Using LLAMA with ollama structured outputs to properly handle the JSON outputs.



In [9]:
from ollama import chat
from pydantic import BaseModel

class Result(BaseModel):
    name: str
    amount: int
    department: str
    interval: str

response = chat(
    messages=[
        {
            'role': 'system',
            'content':
            """
            You are an AI-powered email parsing tool designed to extract donation-related information with high precision and consistency.

            Extraction Guidelines:
            - Currency Detection: Recognize amounts in multiple currencies (e.g., $, €, £, ¥)
            - Name Recognition: Extract full names, first names
            - Interval Parsing: Identify donation frequencies including variations like:
            * "monthly" / "month" 
            * "yearly" / "annual" / "per year"
            * "one-time" / "single" / "once"
            - Department: Identify the department or faculty associated with the donation (e.g., "Computer Science", "Price Faculty of Engineering")

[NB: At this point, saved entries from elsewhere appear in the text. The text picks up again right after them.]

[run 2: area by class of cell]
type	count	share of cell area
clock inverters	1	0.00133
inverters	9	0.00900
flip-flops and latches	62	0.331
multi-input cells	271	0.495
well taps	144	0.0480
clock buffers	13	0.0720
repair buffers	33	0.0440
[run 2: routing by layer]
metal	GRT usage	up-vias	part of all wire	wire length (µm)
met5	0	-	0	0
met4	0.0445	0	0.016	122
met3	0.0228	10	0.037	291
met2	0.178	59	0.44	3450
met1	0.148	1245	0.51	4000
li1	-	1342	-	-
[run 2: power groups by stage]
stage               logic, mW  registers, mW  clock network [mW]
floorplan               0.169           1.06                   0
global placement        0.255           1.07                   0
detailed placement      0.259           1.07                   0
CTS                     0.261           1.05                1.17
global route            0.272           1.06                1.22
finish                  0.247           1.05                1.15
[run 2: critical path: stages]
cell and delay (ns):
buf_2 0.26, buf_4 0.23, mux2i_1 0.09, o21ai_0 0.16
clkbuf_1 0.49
$ cat config.mk
export PLATFORM = sky130hd
export DESIGN_NAME = mfd_top
export DESIGN_NICKNAME = d
export VERILOG_FILES = /design/src/rtl/mfd_pkg.sv /design/src/rtl/mfd_fmt_sel.sv /design/src/rtl/mfd_field_split.sv /design/src/rtl/mfd_assemble.sv /design/src/rtl/mfd_top.sv
export SDC_FILE = /design/constraint.sdc
export NUM_CORES = 1
export LEC_CHECK = 0
export ABC_AREA = 1
export BUFFER_PORTS_ARGS = -buffer_cell sky130_fd_sc_hd__buf_2
export CORE_ASPECT_RATIO = 0.6
export CORE_UTILIZATION = 58
export DETAILED_ROUTE_END_ITERATION = 8
export GPL_TIMING_DRIVEN = 0
export PLACE_DENSITY = 0.83
export SLEW_MARGIN = 20
export SYNTH_ARGS = -nofsm -noshare
export SYNTH_HDL_FRONTEND = slang
export SYNTH_SLANG_ARGS = --single-unit
$ cat constraint.sdc
create_clock -name clk -period 0.9 [get_ports clk]
set_input_delay 0.18 -clock clk [delete_from_list [all_inputs] [get_ports clk]]
set_output_delay 0.18 -clock clk [all_outputs]
set_load 0.01 [all_outputs]
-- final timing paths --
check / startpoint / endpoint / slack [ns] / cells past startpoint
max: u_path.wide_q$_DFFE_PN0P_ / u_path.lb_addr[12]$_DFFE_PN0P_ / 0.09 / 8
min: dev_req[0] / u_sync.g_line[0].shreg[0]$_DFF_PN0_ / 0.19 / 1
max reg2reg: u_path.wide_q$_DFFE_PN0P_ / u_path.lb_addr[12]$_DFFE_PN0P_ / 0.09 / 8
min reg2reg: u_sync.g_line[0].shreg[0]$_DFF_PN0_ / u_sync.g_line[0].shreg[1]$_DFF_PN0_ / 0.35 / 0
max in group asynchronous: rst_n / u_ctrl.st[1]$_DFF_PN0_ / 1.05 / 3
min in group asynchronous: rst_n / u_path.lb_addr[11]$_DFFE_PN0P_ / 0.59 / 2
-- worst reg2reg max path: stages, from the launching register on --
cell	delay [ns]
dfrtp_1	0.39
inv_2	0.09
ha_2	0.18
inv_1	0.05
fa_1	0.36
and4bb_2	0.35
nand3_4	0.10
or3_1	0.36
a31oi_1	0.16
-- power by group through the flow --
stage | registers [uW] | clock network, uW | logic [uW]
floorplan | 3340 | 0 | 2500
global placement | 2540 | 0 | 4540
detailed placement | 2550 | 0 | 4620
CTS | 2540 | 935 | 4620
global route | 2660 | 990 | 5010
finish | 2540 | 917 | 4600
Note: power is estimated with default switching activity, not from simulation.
===== config.mk =====
export PLATFORM = sky130hd
export DESIGN_NAME = irq_group_combiner
export DESIGN_NICKNAME = d
export VERILOG_FILES = /design/src/rtl/irq_group_combiner_pkg.sv /design/src/rtl/icomb_bank.sv /design/src/rtl/icomb_wr_dec.sv /design/src/rtl/icomb_rd_mux.sv /design/src/rtl/irq_group_combiner.sv
export SDC_FILE = /design/constraint.sdc
export NUM_CORES = 1
export LEC_CHECK = 0
export ABC_AREA = 1
export CAP_MARGIN = 20
export CORE_UTILIZATION = 50
export CTS_CLUSTER_DIAMETER = 120
export CTS_CLUSTER_SIZE = 10
export DETAILED_ROUTE_END_ITERATION = 12
export PLACE_DENSITY_LB_ADDON = 0.1
export SYNTH_ARGS = -nofsm -noshare
export SYNTH_HDL_FRONTEND = slang
export SYNTH_SLANG_ARGS = --single-unit
export TNS_END_PERCENT = 5

===== constraint.sdc =====
create_clock -name clk -period 1.5 [get_ports clk]
set_input_delay 0.45 -clock clk [delete_from_list [all_inputs] [get_ports clk]]
set_output_delay 0.45 -clock clk [all_outputs]
set_load 0.05 [all_outputs]

===== src/rtl/irq_group_combiner_pkg.sv =====
package irq_group_combiner_pkg;
  localparam int          LANE_W     = 8;
  localparam int          LANES      = 4;
  localparam int          BANK_W     = LANE_W * LANES;
  localparam int          OFS_W      = 4;
  localparam logic [3:0]  OFS_EN_SET = 4'h0;
  localparam logic [3:0]  OFS_EN_CLR = 4'h4;
  localparam logic [3:0]  OFS_STATUS = 4'hC;

  typedef enum logic [1:0] {
    RK_NONE,
    RK_ENABLE,
    RK_STATUS
  } rd_kind_e;
endpackage


===== src/rtl/icomb_bank.sv =====
module icomb_bank
  import irq_group_combiner_pkg::*;
#(
  parameter int GRP_W  = LANE_W,
  parameter int GRPS   = LANES,
  localparam int SRC_N = GRP_W * GRPS
) (
  input  logic             clk,
  input  logic             rst_n,
  input  logic             set_we,
  input  logic             clr_we,
  input  logic [SRC_N-1:0] wdata,
  input  logic [SRC_N-1:0] raw,
  output logic [SRC_N-1:0] en_q,
  output logic [SRC_N-1:0] status,
  output logic [GRPS-1:0]  grp
);
  always_ff @(posedge clk or negedge rst_n) begin
    if (!rst_n)      en_q <= '0;
    else if (set_we) en_q <= en_q | wdata;
    else if (clr_we) en_q <= en_q & ~wdata;
  end

  assign status = raw & en_q;

  for (genvar g = 0; g < GRPS; g++) begin : g_lane
    assign grp[g] = |status[g*GRP_W +: GRP_W];
  end
endmodule


===== src/rtl/icomb_wr_dec.sv =====
module icomb_wr_dec
  import irq_group_combiner_pkg::*;
#(
  parameter int NUM_BANKS = 2,
  parameter int ADDR_W    = 8,
  localparam int BIDX_W   = ADDR_W - OFS_W
) (
  input  logic              wr_en,
  input  logic [ADDR_W-1:0] addr,
  output logic [NUM_BANKS-1:0] set_we,
  output logic [NUM_BANKS-1:0] clr_we
);
  logic [BIDX_W-1:0] bidx;
  logic [OFS_W-1:0]  ofs;

  assign bidx = addr[ADDR_W-1:OFS_W];
  assign ofs  = addr[OFS_W-1:0];

  for (genvar b = 0; b < NUM_BANKS; b++) begin : g_bank
    logic hit;
    assign hit       = wr_en && (bidx == BIDX_W'(b));
    assign set_we[b] = hit && (ofs == OFS_EN_SET);
    assign clr_we[b] = hit && (ofs == OFS_EN_CLR);
  end
endmodule


===== src/rtl/icomb_rd_mux.sv =====
module icomb_rd_mux
  import irq_group_combiner_pkg::*;
#(
  parameter int NUM_BANKS = 2,
  parameter int ADDR_W    = 8,
  localparam int BIDX_W   = ADDR_W - OFS_W,
  localparam int TOT_W    = BANK_W * NUM_BANKS
) (
  input  logic              clk,
  input  logic              rst_n,
  input  logic              rd_en,
  input  logic [ADDR_W-1:0] addr,
  input  logic [TOT_W-1:0]  en_all,
  input  logic [TOT_W-1:0]  status_all,
  output logic [BANK_W-1:0] rdata
);
  logic [BIDX_W-1:0] bidx;
  logic [OFS_W-1:0]  ofs;
  rd_kind_e          kind;
  logic [BANK_W-1:0] sel_en, sel_st, rd_next;

  assign bidx = addr[ADDR_W-1:OFS_W];
  assign ofs  = addr[OFS_W-1:0];

  always_comb begin
    unique case (ofs)
      OFS_EN_SET, OFS_EN_CLR: kind = RK_ENABLE;
      OFS_STATUS:             kind = RK_STATUS;
      default:                kind = RK_NONE;
    endcase
  end

  always_comb begin
    sel_en = '0;
    sel_st = '0;
    for (int b = 0; b < NUM_BANKS; b++) begin
      if (bidx == BIDX_W'(b)) begin
        sel_en = en_all[b*BANK_W +: BANK_W];
        sel_st = status_all[b*BANK_W +: BANK_W];
      end
    end
  end

  always_comb begin
    case (kind)
      RK_ENABLE: rd_next = sel_en;
      RK_STATUS: rd_next = sel_st;
      default:   rd_next = '0;
    endcase
  end

  always_ff @(posedge clk or negedge rst_n) begin
    if (!rst_n)     rdata <= '0;
    else if (rd_en) rdata <= rd_next;
    else            rdata <= '0;
  end
endmodule


===== src/rtl/irq_group_combiner.sv =====
module irq_group_combiner
  import irq_group_combiner_pkg::*;
#(
  parameter int NUM_BANKS = 2,
  parameter int ADDR_W    = 8,
  localparam int TOT_W    = BANK_W * NUM_BANKS,
  localparam int GRP_N    = LANES * NUM_BANKS
) (
  input  logic              clk,
  input  logic              rst_n,
  input  logic              wr_en,
  input  logic              rd_en,
  input  logic [ADDR_W-1:0] addr,
  input  logic [31:0]       wdata,
  output logic [31:0]       rdata,
  input  logic [TOT_W-1:0]  src_raw,
  output logic [GRP_N-1:0]  grp_irq
);
  logic [NUM_BANKS-1:0] set_we, clr_we;
  logic [TOT_W-1:0]     en_all, status_all;

  icomb_wr_dec #(.NUM_BANKS(NUM_BANKS), .ADDR_W(ADDR_W)) u_wr_dec (
    .wr_en  (wr_en),
    .addr   (addr),
    .set_we (set_we),
    .clr_we (clr_we)
  );

  for (genvar b = 0; b < NUM_BANKS; b++) begin : g_bank
    icomb_bank #(.GRP_W(LANE_W), .GRPS(LANES)) u_bank (
      .clk    (clk),
      .rst_n  (rst_n),
      .set_we (set_we[b]),
      .clr_we (clr_we[b]),
      .wdata  (wdata),
      .raw    (src_raw[b*BANK_W +: BANK_W]),
      .en_q   (en_all[b*BANK_W +: BANK_W]),
      .status (status_all[b*BANK_W +: BANK_W]),
      .grp    (grp_irq[b*LANES +: LANES])
    );
  end

  icomb_rd_mux #(.NUM_BANKS(NUM_BANKS), .ADDR_W(ADDR_W)) u_rd_mux (
    .clk        (clk),
    .rst_n      (rst_n),
    .rd_en      (rd_en),
    .addr       (addr),
    .en_all     (en_all),
    .status_all (status_all),
    .rdata      (rdata)
  );
endmodule


==> run_results.csv <==
group,metric,value,unit
place,dpl.hpwl,14100,um
synthesis,synth_cell_types,23,
floorplan,die_area,11800,sq um
sta,fin_ws,-0.355,ns
finish,antenna_cells,0,
place,place_area,8480,sq um
synthesis,syn_area_per_cell,7.03,sq um
worst_setup_path,crit_required,1.05,ns
power_and_ir_drop,power_density,710,nW/um^2
clock_network,cts.sink_count,96,
sta,finalSetupViolations,15,
global_routing,first_global_vias,7022,
finish,drive_above_1_share,29.7,%
finish,n_fill_cell,606,
finish,final_area,9540,sq um
drt,drtIter0Drc,752,
sta,hold_viol_final,0,
worst_setup_path,cp_num_buf_inv,1,
worst_setup_path,startpoint_type,"flip-flop",
drt,viasPerCell,5.77,
place,io_buffers,147,
finish,finalNonFillerCells,1233,
drt,vias,7116,
worst_setup_path,slowest_delay,0.41,ns
drt,wl,22800,um
synthesis,synth.top_cell.area_share,42.3,%
min_path,min_path_type,"in2async",
sta,whs,0.102,ns
global_routing,antenna_found_initial,0,
clock_network,cts_buffers,9,
floorplan,initial_core_util,51.9,%
sta,slew_headroom,67.8,%
sta,skew,0.00752,ns
sta,fmax,539,MHz
place,pre_cts_ws,-0.743,ns
clock_network,cts.clk_slew.worst_paths,0.07,ns
clock_network,clock_path_buffers,2,
worst_setup_path,critical_path.top_delay_family,"simple AND/OR/NAND/NOR gates",
worst_setup_path,worstPathArrival,1.41,ns
synthesis,yosysWarningCount,0,
floorplan,die-width,109,um
worst_setup_path,end_kind,"output pin",
clock_network,cts-root-buf,"clkbuf_16",
power_and_ir_drop,vdd_drop_max,0.495,mV
sta,tns,-3.68,ns
drt,routedWlPerCell,18.5,um
synthesis,ys_ff_latch,96,
flow_run,maxCapViolations,0,
synthesis,synth_nets,917,
drt,dr.pass1.iters,6,
finish,syn2layout_area_growth,68.2,%
global_routing,grt_max_degree,63,
floorplan,ioPinCount,148,
floorplan,fp.dieH,109,um
sta,fin_crit,1.86,ns
place,gp_congestion,0.937,
floorplan,core-area,10900,sq um
finish,fin_nets,1198,
worst_setup_path,worstPathCellList,"nand2_2 -> nand4_1 -> or2_4 -> buf_8",
drt,route.detailed.drc,0,
power_and_ir_drop,p_leak,5.14,nW
clock_network,clock_latency,0.35,ns
drt,route.antenna.remaining_nets,0,
clock_network,cts_tree,"built",
sta,drv_slew,0,
sta,tightest_slew,0.483,ns
synthesis,yosysSeqAreaShare,42.3,%
clock_network,cts_max_level,3,
run_status,failed_checks,"negative setup slack",
sta,rsz0062_at_grt,"true",
worst_setup_path,slowest_stage,"dfrtp_1",
floorplan,rows,38,
global_routing,grt_overflow,0,
synthesis,synth_area_leader_cell,"dfrtp_1",
worst_setup_path,critPathKind,"reg2out",
synthesis,synth.area.top_cells,"dfrtp_1 42%, nand2_1 19%, nand3_1 11%",
synthesis,syn_area,5670,sq um
worst_setup_path,path_max_fanout,3,
global_routing,grt_pass1_wl,34200,um
synthesis,syn-instance-count,807,
place,post-place-cells,1162,
global_routing,track_usage,38.4,%
sta,timing.final.crit_share,124,%
run_status,outcome,"finished, violations left",
-- cell usage in the layout (no fill, tap or decap), types with 5 or more instances in the layout --
master and count:
or2_4 8, dlygate4sd2_1 70, o21ai_1 61, buf_6 5, nand3_1 123, inv_2 8
clkbuf_16 10, nand4_1 16, dfrtp_1 95, a21oi_2 22, nand2_1 258, clkdlybuf4s50_1 34
nand3b_1 32, nand2_2 34, buf_12 50, buf_8 11, a21oi_1 11, buf_4 148
nor2_4 5, inv_1 65
-- cells in the mapped netlist --
cell / instances
a21oi_1: 33
buf_1: 5
buf_2: 22
buf_4: 6
buf_6: 3
clkbuf_1: 15
dfrtp_1: 96
ha_1: 2
inv_1: 69
inv_2: 6
nand2_1: 293
nand2_2: 1
nand2_4: 1
nand3_1: 126
nand3b_1: 32
nand4_1: 16
nor2_1: 3
nor2_2: 1
nor2_4: 3
nor2_8: 1
nor3_1: 1
o21ai_1: 64
or2_2: 8
-- routing by layer --
layer  share of wire (%)  up-vias  routed length [um]  global-route usage, %
met5                   0        -                   0                      0
met4                 4.3        0                 977                   20.2
met3                  10       98                2290                   6.63
met2                  48      485               10900                   62.2
met1                  38     3345                8610                   49.1
li1                    -     3188                   -                      -
-- worst paths after layout --
check                               start                 end  slack [ns]  cells after the start
worst max register to register  flip-flop  u_rd_mux.rdata[26]       -0.22                     13
worst min-delay path                rst_n           async pin        0.10                      2
worst min register to register  flip-flop           flip-flop        0.54                      2
worst max-delay path            flip-flop          grp_irq[1]       -0.36                      4
max in group asynchronous           rst_n   u_rd_mux.rdata[8]        1.00                      2
min in group clk                flip-flop           flip-flop        0.54                      2
-- kinds of logic (layout without fill, tap and decap cells) --
kind of cell | after synthesis | after routing | share of synthesized area, %
and+or+nand+nor | 486 | 486 | 39.0
buffers and inverters | 126 | 412 | 9.62
AOI/OAI and AO/OA | 97 | 97 | 8.56
DFF | 96 | 96 | 42.3
adders and majority gates | 2 | 2 | 0.441
-- what timing repair did --
| action | 4_1_cts | 5_1_grt |
|---|---|---|
| hold buffers | 0 | 0 |
| gates cloned | 0 | 1 |
| endpoints found under the setup margin | 104 | 100 |
| pin swaps | 80 | 19 |
| resized for setup | 129 | 61 |
| hold endpoints to repair | 0 | 0 |
| setup buffers | 55 | 3 |
-- final cells by class --
| cell class | instances | area [sq um] | area share, % |
|---|---|---|---|
| Clock buffer | 9 | 225 | 2.36 |
| Clock inverter | 7 | 103 | 1.07 |
| Inverter | 75 | 287 | 3.00 |
| Multi-Input combinational cell | 585 | 3020 | 31.6 |
| Sequential cell | 96 | 2400 | 25.2 |
| Tap cell | 140 | 175 | 1.84 |
| Timing Repair Buffer | 321 | 3330 | 34.9 |
-- per-stage QoR --
step	util (%)	total power [mW]
floorplan	-	3.26
global placement	77.5	4.00
detailed placement	77.5	4.03
CTS	85.2	6.67
global route	87.3	6.94
finish	87.3	6.77
-- report_power, final --
group | internal, mW | leakage (nW) | switching (mW)
sequential | 2.67 | 1.33 | 0.0654
clock | 1.49 | 0.162 | 1.10
combinational | 0.687 | 3.65 | 0.761
Power figures use the tool's default switching activity.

            Parsing Considerations:
            - Handle variations in amount formatting (e.g., "$50", "50 USD", "50.00")
            - Extract information regardless of email section (subject, body, signature)
            - Case-insensitive matching for keywords

            Error Handling:
            - If multiple conflicting extractions exist, prioritize:
            1. Most recent mention
            2. Most explicit statement
            3. Full amount over partial amount
            - Return null if no confident extraction is possible

            Extraction Precision:
            - Aim for 90%+ accuracy in extracting donation details
            - Prioritize complete, unambiguous extractions
            - When in doubt, return null rather than guessing

            Output Format:
            You must always return the extracted data in the following JSON format, and nothing else:
            ```json
            {
            "amount": "[Extracted Amount or null]",
            "interval": "[Extracted Interval or null]",
            "name": "[Extracted Name or null]",
            "department": "[Extracted Department or null]",
            }
            ```
            }
            Important Rules:

            Do not include any additional text, explanations, or comments outside the JSON object.
            If any of the fields cannot be identified from the email, their value must be null.
            If the email contains no donation-related information, return:
            ```json
            {}
            ```
            """,
        },
        {
        'role': 'user',
        'content': 
            """
            Hi, a piano I have. Big and good, it is. Students use it, I want. How give it, can I? Olga
            """,
        }
    ],
    model='gemma2:2b',
    format=Result.model_json_schema()
)

donor = Result.model_validate_json(response.message.content)
print(donor)





name='Olga' amount=0 department='Students use it, I want' interval='null'


We see that this model does better on extracting the data that is more relavant but struggles on handling multiple contexts in a message.